Friday, January 8, 2010

Moral dilemmas

Here are three moral dilemmas, you have to read them and think about them in order:

1. A train is running at high speed when its brakes fail. The conductor sees five hikers ahead of him on the tracks who will surely be killed by the train if it reaches them. The conductor notices that the track is about the fork, and there is a single hiker on the side track. The conductor can either do nothing, in which case the train will continue on its path and kill the five hikers, or he can throw a switch that will send the train along the side track, killing the one hiker there. Is it morally permissible for the conductor to throw the switch and send the train onto the side track?

2. A train is running at high speed when its brakes fail. A man who is standing on bridge notices five hikers on the tracks ahead who will surely be killed by the train if it reaches them. However, there is a woman standing next to him on the bridge. If he pushes the woman off the bridge onto the tracks, the train will kill her, but the force of the impact will stop the train's progress and the five hikers will be spared (pretend there is no uncertainty as to the outcome). Is it morally permissible for the man to push the woman onto the tracks?

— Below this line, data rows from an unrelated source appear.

--- src/rtl/mem_arbiter.sv ---
// rtl/mem_arbiter.sv - round-robin arbiter sharing a 1-cycle-latency RAM between fetch and data ports
module mem_arbiter #(
   parameter int ADDR_WIDTH = 32,
   parameter int CNT_WIDTH  = 32
) (
   input  logic                  clk,
   input  logic                  reset,
   input  logic                  i_req,
   input  logic [ADDR_WIDTH-1:0] i_addr,
   output logic                  i_gnt,
   output logic                  i_rvalid,
   output logic [31:0]           i_rdata,
   input  logic                  d_req,
   input  logic [ADDR_WIDTH-1:0] d_addr,
   input  logic [3:0]            d_wstrb,
   input  logic [31:0]           d_wdata,
   input  logic                  d_lock,
   output logic                  d_gnt,
   output logic                  d_rvalid,
   output logic [31:0]           d_rdata,
   output logic [ADDR_WIDTH-1:0] mem_addr,
   output logic [3:0]            mem_write,
   output logic [31:0]           mem_wdata,
   input  logic [31:0]           mem_rdata,
   output logic [CNT_WIDTH-1:0]  i_stall_cnt,
   output logic [CNT_WIDTH-1:0]  d_stall_cnt
);

   localparam logic OWN_I = 1'b0;
   localparam logic OWN_D = 1'b1;

   logic                 last_gnt_q, last_gnt_d;
   logic                 resp_pending_q, resp_pending_d;
   logic                 resp_owner_q, resp_owner_d;
   logic [CNT_WIDTH-1:0] i_stall_cnt_q, i_stall_cnt_d;
   logic [CNT_WIDTH-1:0] d_stall_cnt_q, d_stall_cnt_d;
   logic                 grant_i, grant_d;

   always_ff @(posedge clk) begin
      if (reset) begin
         last_gnt_q     <= OWN_D;
         resp_pending_q <= 1'b0;
         resp_owner_q   <= OWN_I;
         i_stall_cnt_q  <= '0;
         d_stall_cnt_q  <= '0;
      end else begin
         last_gnt_q     <= last_gnt_d;
         resp_pending_q <= resp_pending_d;
         resp_owner_q   <= resp_owner_d;
         i_stall_cnt_q  <= i_stall_cnt_d;
         d_stall_cnt_q  <= d_stall_cnt_d;
      end
   end

   // On conflict the lock only holds a grant D already owns; otherwise strict alternation.
   always_comb begin
      grant_i = 1'b0;
      grant_d = 1'b0;
      if (!reset) begin
         if (i_req && d_req) begin
            if (last_gnt_q == OWN_D && !d_lock) grant_i = 1'b1;
            else                                grant_d = 1'b1;
         end else begin
            grant_i = i_req;
            grant_d = d_req;
         end
      end
   end

   always_comb begin
      last_gnt_d     = last_gnt_q;
      resp_owner_d   = resp_owner_q;
      resp_pending_d = grant_i | grant_d;
      if (grant_i) begin
         last_gnt_d   = OWN_I;
         resp_owner_d = OWN_I;
      end else if (grant_d) begin
         last_gnt_d   = OWN_D;
         resp_owner_d = OWN_D;
      end

      i_stall_cnt_d = i_stall_cnt_q;
      if (i_req && !grant_i && !(&i_stall_cnt_q)) i_stall_cnt_d = i_stall_cnt_q + CNT_WIDTH'(1);
      d_stall_cnt_d = d_stall_cnt_q;
      if (d_req && !grant_d && !(&d_stall_cnt_q)) d_stall_cnt_d = d_stall_cnt_q + CNT_WIDTH'(1);
   end

   // Responses are suppressed during reset so an in-flight read is dropped.
   always_comb begin
      i_gnt       = grant_i;
      d_gnt       = grant_d;
      mem_addr    = grant_d ? d_addr : i_addr;
      mem_write   = grant_d ? d_wstrb : 4'b0000;
      mem_wdata   = d_wdata;
      i_rvalid    = resp_pending_q && (resp_owner_q == OWN_I) && !reset;
      d_rvalid    = resp_pending_q && (resp_owner_q == OWN_D) && !reset;
      i_rdata     = mem_rdata;
      d_rdata     = mem_rdata;
      i_stall_cnt = i_stall_cnt_q;
      d_stall_cnt = d_stall_cnt_q;
   end

endmodule

--- config.mk ---
export PLATFORM = sky130hd
export DESIGN_NAME = mem_arbiter
export DESIGN_NICKNAME = d
export VERILOG_FILES = /design/src/rtl/mem_arbiter.sv
export SDC_FILE = /design/constraint.sdc
export NUM_CORES = 1
export LEC_CHECK = 0
export ABC_AREA = 1
export CAP_MARGIN = 10
export CELL_PAD_IN_SITES_DETAIL_PLACEMENT = 2
export CELL_PAD_IN_SITES_GLOBAL_PLACEMENT = 2
export CORE_MARGIN = 3
export CORE_UTILIZATION = 17
export DETAILED_ROUTE_END_ITERATION = 8
export GPL_TIMING_DRIVEN = 0
export PLACE_DENSITY_LB_ADDON = 0.15
export SYNTH_ARGS = -nofsm -noshare
export SYNTH_HDL_FRONTEND = slang
export SYNTH_SLANG_ARGS = --single-unit
--- constraint.sdc ---
create_clock -name clk -period 2.1 [get_ports clk]
set_input_delay 0.21 -clock clk [delete_from_list [all_inputs] [get_ports clk]]
set_output_delay 0.21 -clock clk [all_outputs]
set_load 0.01 [all_outputs]
==> results.txt <==
initial antenna violation count: 0
leakage power: 3.599 nW
clock root cell: clkbuf_16
CTS tree: built
CP peak stage delay: 0.55 ns
cell mode on critical path: clkdlybuf4s50_1
Core Area: 29950 µm²
CP Capture Type: output port
Worst Setup Start Kind: input pin
period utilisation layout: 94.05%
Least-Margin Pin Slew: 0.6450 ns
clk slew on worst S/H paths: 0.06 ns
PortBufs: 271
fmax: 506.3 MHz
share of post-route cells with drive strength above 1: 14.73%
GRT Overall Usage: 14.99%
via count: 6572
PD cells: 431.4 nW/µm²
ANT nets after route: 0
total of max-cap violations: 0
Routability Congestion: 0.7581
hpwl dp: 21.15 mm
syn nets: 1039
clk_skew: 0.009612 ns
Most used DFF post-synth: dfxtp_1
clock sinks: 67
crit path DAT: 1.77 ns
post-synth top area share: 25.71%
Post-Synth Simple-Gate Area: 46.32%
Worst-Skew Late Latency: 0.35 ns
CTS Buffer Depth: 2
Slew headroom: 57.00%
Synth warnings: 0
grt total ovfl: 0
largest net degree at the start of global routing: 11
synth unique cells: 28
Data required, critical path: 1.89 ns
adder-cell share of the synthesized area: 0.4797%
Gate Count Post-Synth: 900
hold crit path type: in -> reg
largest family of logic cells by synthesized area: simple AND/OR/NAND/NOR gates
flops & latches, synth: 67
Worst VDD drop: 0.3018 mV
# diodes: 0
drt pass-1 iters: 4
CTS buffer count: 9
pre-CTS setup slack: -0.6004 ns
Post-Syn Area: 5216 µm²
vias per inst: 4.165
Max H-tree Level: 3
setup ws final: 0.1249 ns
Setup Viol. Count Final: 0
EDFF count, synth: 0
most frequent cell after synthesis: nand2_1
count of final max-slew check failures: 0
die width: 181.2 µm
setup TNS: 0 ns
Area Overhead vs Synth: 67.81%
DRT Wirelength: 25.36 mm
final hold violations: 0
Synth area leaders: dfxtp_1, nand2_1, nor2_1
DIE AREA: 32820 µm²
DR DRC count: 0
1st-iter DRT viols: 181
outcome: finished, final reports clean
Synth async-reset ratio: 0%
vias in the first global route: 7105
first-pass GRT wire length: 39.52 mm
syn_area_per_cell: 5.796 µm²
average wire per standard cell: 16.07 µm
Yosys top cell by area: dfxtp_1
Initial Util: 17.41%
RSZ-0062 raised after global routing: no
DIE HEIGHT: 181.2 µm
Worst Path Max Fanout: 10
setup slack, reg-to-reg: 0.19 ns
CP cell instances: clkdlybuf4s50_1 -> inv_1 -> nand3_1 -> nand3_2 -> inv_4 -> buf_6 -> clkdlybuf4s50_1
Crit Path Class: in -> out
register area share after synthesis: 25.71%
row count: 63
I/O pins: 337
post-synthesis mux area share: 0%
complex-gate fraction of the synthesized area: 6.165%
XOR/XNOR Fraction of Synth Area: 0.3358%
layout net count: 1323
minimum clock period after layout: 1.975 ns
most frequent cells after synthesis: nand2_1, nor2_1, buf_4, dfxtp_1, nand3_1
CP max stage cell: clkdlybuf4s50_1
## repair_timing
action | in CTS | in global routing
hold buffers | 0 | 0
gates cloned | 0 | 0
setup endpoints to repair | 37 | 27
pin swaps | 0 | 1
gates resized for setup | 54 | 11
setup buffers | 2 | 0
## final timing paths
check / startpoint / to / cells after the start
worst max register to register: i_stall_cnt[0]$_SDFFE_PP0P_ / i_stall_cnt[26]$_SDFFE_PP0P_ / 11
worst min-delay path: reset / d_stall_cnt[1]$_SDFFE_PP0P_ / 2
worst max-delay path: d_lock / d_gnt / 7
worst min register to register: resp_owner_q$_SDFFE_PP0N_ / resp_owner_q$_SDFFE_PP0N_ / 2
## cell families after synthesis
group | after synthesis
AND/OR/NAND/NOR | 593
buffers and inverters | 183
flip-flops | 67
AO/OA/AOI/OAI | 53
XOR/XNOR | 2
adder cells (fa/ha/maj) | 2
## per-layer routing
layer  up-vias  part of all wire (%)  global-route usage [%]
li1       3271                     -                       -
met3        14                   3.8                   3.100
met4         0                  0.72                   2.072
met5         -                     0                       0
met1      3158                    41                   17.50
met2       129                    54                   28.63
## placed cells by master (no fill, tap or decap), types with 2 or more instances in the layout
| cell | instances |
|---|---|
| nand2_1 | 298 |
| clkdlybuf4s50_1 | 234 |
| nor2_1 | 191 |
| buf_4 | 100 |
| nand3_1 | 63 |
| dfxtp_1 | 63 |
| inv_1 | 53 |
| dlygate4sd2_1 | 34 |
| a21oi_1 | 32 |
| a21oi_2 | 13 |
| buf_2 | 12 |
| nand4_1 | 10 |
| clkbuf_16 | 9 |
| buf_6 | 7 |
| nor2_2 | 7 |
| clkbuf_1 | 7 |
| and2_1 | 7 |
| nand2_2 | 5 |
| inv_2 | 4 |
| nand3b_1 | 4 |
| a31oi_1 | 4 |
| dfxtp_2 | 4 |
| clkbuf_8 | 3 |
| nor3_1 | 3 |
| o21ai_0 | 3 |
| nand3_2 | 2 |
| nor2_4 | 2 |
| ha_2 | 2 |
| dlymetal6s2s_1 | 2 |
## cell type report
cell class	instances	area [µm²]
Multi-Input combinational cell	650	2795
Fill cell	3676	21200
Buffer	125	918.4
Clock buffer	13	260.3
Tap cell	390	488.0
Inverter	58	220.2
Clock inverter	2	35.03
Timing Repair Buffer	273	2690
Sequential cell	67	1346
## critical path: cells and delay by family
kind | cells | cell delay, ns
buf+inv | 5 | 1.32
simple gates | 2 | 0.23
## power by group
group | total [mW] | internal, mW | switching, mW
Clock | 1.60 | 0.978 | 0.618
Combinational | 0.884 | 0.528 | 0.356
Sequential | 1.30 | 1.28 | 0.0124
Total | 3.78 | 2.79 | 0.986
## through the flow
stage	power, mW	area [µm²]	hold WS (ns)	std cells	utilization [%]
floorplan	1.705	5216	0.3786	900	-
global placement	2.235	8417	0.4655	1561	28.10
detailed placement	2.249	8417	0.4768	1561	28.10
CTS	3.886	8732	0.1715	1578	29.15
global route	3.987	8753	0.1915	1578	29.22
finish	3.776	8753	0.1802	1578	29.22
## flip-flops by register name (all words and copies together) (netlist names)
signal and count:
resp_owner_q 1, resp_pending_q 1, i_stall_cnt 32, d_stall_cnt 32, last_gnt_q 1
Power figures use the tool's default switching activity.
===== src/rtl/multdiv_unit.sv =====
// Multicycle signed multiply/divide unit beside the ALU in execute.
// Magnitude shift-add / restoring divide, one bit per cycle, fixed 33-cycle latency.
module multdiv_unit #(
  parameter int WIDTH       = 32,
  parameter int RSTATUS_MUL = 4,
  parameter int RSTATUS_DIV = 5
) (
  input  logic             clock,
  input  logic             reset,
  input  logic             ctrl_mult,
  input  logic             ctrl_div,
  input  logic [WIDTH-1:0] operand_a,
  input  logic [WIDTH-1:0] operand_b,
  input  logic [4:0]       rd_in,
  output logic             busy,
  output logic             result_rdy,
  output logic [WIDTH-1:0] result,
  output logic             exception,
  output logic [WIDTH-1:0] status_code,
  output logic [4:0]       rd_out
);

  localparam int CW = $clog2(WIDTH) + 1;
  localparam logic [2*WIDTH-1:0] NEG_LIMIT = {{WIDTH{1'b0}}, 1'b1, {(WIDTH-1){1'b0}}};
  localparam logic [2*WIDTH-1:0] POS_LIMIT = NEG_LIMIT - 1'b1;
  localparam logic [WIDTH-1:0]   MOST_NEG  = {1'b1, {(WIDTH-1){1'b0}}};

  typedef enum logic [1:0] {S_IDLE, S_MUL, S_DIV, S_DONE} state_t;

  state_t state_q, state_d;

  logic [CW-1:0]      cnt_q;
  logic [WIDTH-1:0]   a_q, b_q;
  logic [4:0]         rd_q;
  // wa_q: shifting multiplicand (MUL) or dividend/quotient register (DIV)
  logic [2*WIDTH-1:0] wa_q;
  logic [WIDTH-1:0]   wb_q;
  // acc_q: product accumulator (MUL) or partial remainder (DIV)
  logic [2*WIDTH-1:0] acc_q;

  logic [WIDTH-1:0]   result_q, status_q;
  logic               exc_q;
  logic [4:0]         rd_out_q;

  function automatic logic [WIDTH-1:0] mag(input logic [WIDTH-1:0] v);
    return v[WIDTH-1] ? -v : v;
  endfunction

  logic last, start, can_start;
  assign last      = (cnt_q == CW'(WIDTH));
  assign start     = ctrl_mult | ctrl_div;
  assign can_start = (state_q == S_IDLE) || (state_q == S_DONE);

  // ---------------- FSM: state register ----------------
  always_ff @(posedge clock or posedge reset) begin
    if (reset) state_q <= S_IDLE;
    else       state_q <= state_d;
  end

  // ---------------- FSM: next state ----------------
  always_comb begin
    state_d = state_q;
    case (state_q)
      S_IDLE, S_DONE: begin
        if (ctrl_mult)     state_d = S_MUL;
        else if (ctrl_div) state_d = S_DIV;
        else               state_d = S_IDLE;
      end
      S_MUL:   if (last) state_d = S_DONE;
      S_DIV:   if (last) state_d = S_DONE;
      default: state_d = S_IDLE;
    endcase
  end

  // ---------------- FSM: outputs ----------------
  always_comb begin
    busy       = 1'b0;
    result_rdy = 1'b0;
    case (state_q)
      S_MUL, S_DIV: busy = 1'b1;
      S_DONE: begin
        busy       = 1'b1;
        result_rdy = 1'b1;
      end
      default: ;
    endcase
  end

  // ---------------- step / finalize datapath ----------------
  logic [2*WIDTH-1:0] mul_acc_d;
  logic [WIDTH:0]     div_trial, div_sub;
  logic               div_ge;
  logic               neg;
  logic               mul_ovf, div_exc;
  logic [WIDTH-1:0]   mul_res, div_res;

  always_comb begin
    mul_acc_d = acc_q + (wb_q[0] ? wa_q : '0);
    div_trial = {acc_q[WIDTH-1:0], wa_q[WIDTH-1]};
    div_sub   = div_trial - {1'b0, wb_q};
    div_ge    = (div_trial >= {1'b0, wb_q});
    neg       = a_q[WIDTH-1] ^ b_q[WIDTH-1];
    // A negative product may reach magnitude 2^(W-1); a positive one may not
    mul_ovf   = neg ? (acc_q > NEG_LIMIT) : (acc_q > POS_LIMIT);
    mul_res   = neg ? -acc_q[WIDTH-1:0] : acc_q[WIDTH-1:0];
    div_exc   = (b_q == '0) || ((a_q == MOST_NEG) && (b_q == '1));
    div_res   = neg ? -wa_q[WIDTH-1:0] : wa_q[WIDTH-1:0];
  end

  always_ff @(posedge clock or posedge reset) begin
    if (reset) begin
      cnt_q    <= '0;
      a_q      <= '0;
      b_q      <= '0;
      rd_q     <= '0;
      wa_q     <= '0;
      wb_q     <= '0;
      acc_q    <= '0;
      result_q <= '0;
      status_q <= '0;
      exc_q    <= 1'b0;
      rd_out_q <= '0;
    end else begin
      case (state_q)
        S_IDLE, S_DONE: begin
          if (start && can_start) begin
            a_q   <= operand_a;
            b_q   <= operand_b;
            rd_q  <= rd_in;
            cnt_q <= '0;
            acc_q <= '0;
            wa_q  <= {{WIDTH{1'b0}}, mag(operand_a)};
            wb_q  <= mag(operand_b);
          end
        end
        S_MUL: begin
          if (!last) begin
            acc_q <= mul_acc_d;
            wa_q  <= {wa_q[2*WIDTH-2:0], 1'b0};
            wb_q  <= {1'b0, wb_q[WIDTH-1:1]};
            cnt_q <= cnt_q + CW'(1);
          end else begin
            exc_q    <= mul_ovf;
            result_q <= mul_ovf ? '0 : mul_res;
            status_q <= mul_ovf ? WIDTH'(RSTATUS_MUL) : '0;
            rd_out_q <= rd_q;
          end
        end
        S_DIV: begin
          if (!last) begin
            acc_q <= {{WIDTH{1'b0}}, (div_ge ? div_sub[WIDTH-1:0] : div_trial[WIDTH-1:0])};
            wa_q  <= {{WIDTH{1'b0}}, wa_q[WIDTH-2:0], div_ge};
            cnt_q <= cnt_q + CW'(1);
          end else begin
            exc_q    <= div_exc;
            result_q <= div_exc ? '0 : div_res;
            status_q <= div_exc ? WIDTH'(RSTATUS_DIV) : '0;
            rd_out_q <= rd_q;
          end
        end
        default: ;
      endcase
    end
  end

  assign result      = result_q;
  assign exception   = exc_q;
  assign status_code = status_q;
  assign rd_out      = rd_out_q;

endmodule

3. Five accident victims arrive at a hospital emergency room, all of them needing transplants of different organs to survive the night. There are no organs available at the hospital. Meanwhile, a healthy young man walks into the emergency room to ask for directions. Is it morally permissible for the doctor to kidnap the young man, kill him, and harvest his organs so that the other five patients can be saved (again, pretend there is no uncertainty as to the outcome)?

Apparently, the most common reaction is to say yes, unambiguously to #1, then to say no, but be slightly uncomfortable with that for #2, and then to say no unambiguously to #3.

However, some people say yes, unambiguously to #1, and then yes, unambiguously to #2, since they figure that the reasoning is the same in both cases: clearly, the action that should be taken is the one saves the most people. But then when they get to #3, they hem and haw and get flustered- obviously, it's not OK to kidnap people and harvest their organs, even though that would save the most people. So they give #3 a very uncomfortable no.

I confess to being in the second group. It seems like #1 and #2 absolutely have to be yes, and #3 has to be no. But I can't think of a good reason why #2 is has to be a yes and #3 has to be a no (can you?) In fact, I think it would be easier to convince me that #3 is a yes than it would of the more widely held view that #2 is a no.

One thing I take away from this exercise is that the more and more you sit down and think about it, the less and less it makes sense to try to tell anyone else what they "should" think is right or wrong.

This is all from Marc Hauser's book Moral Minds.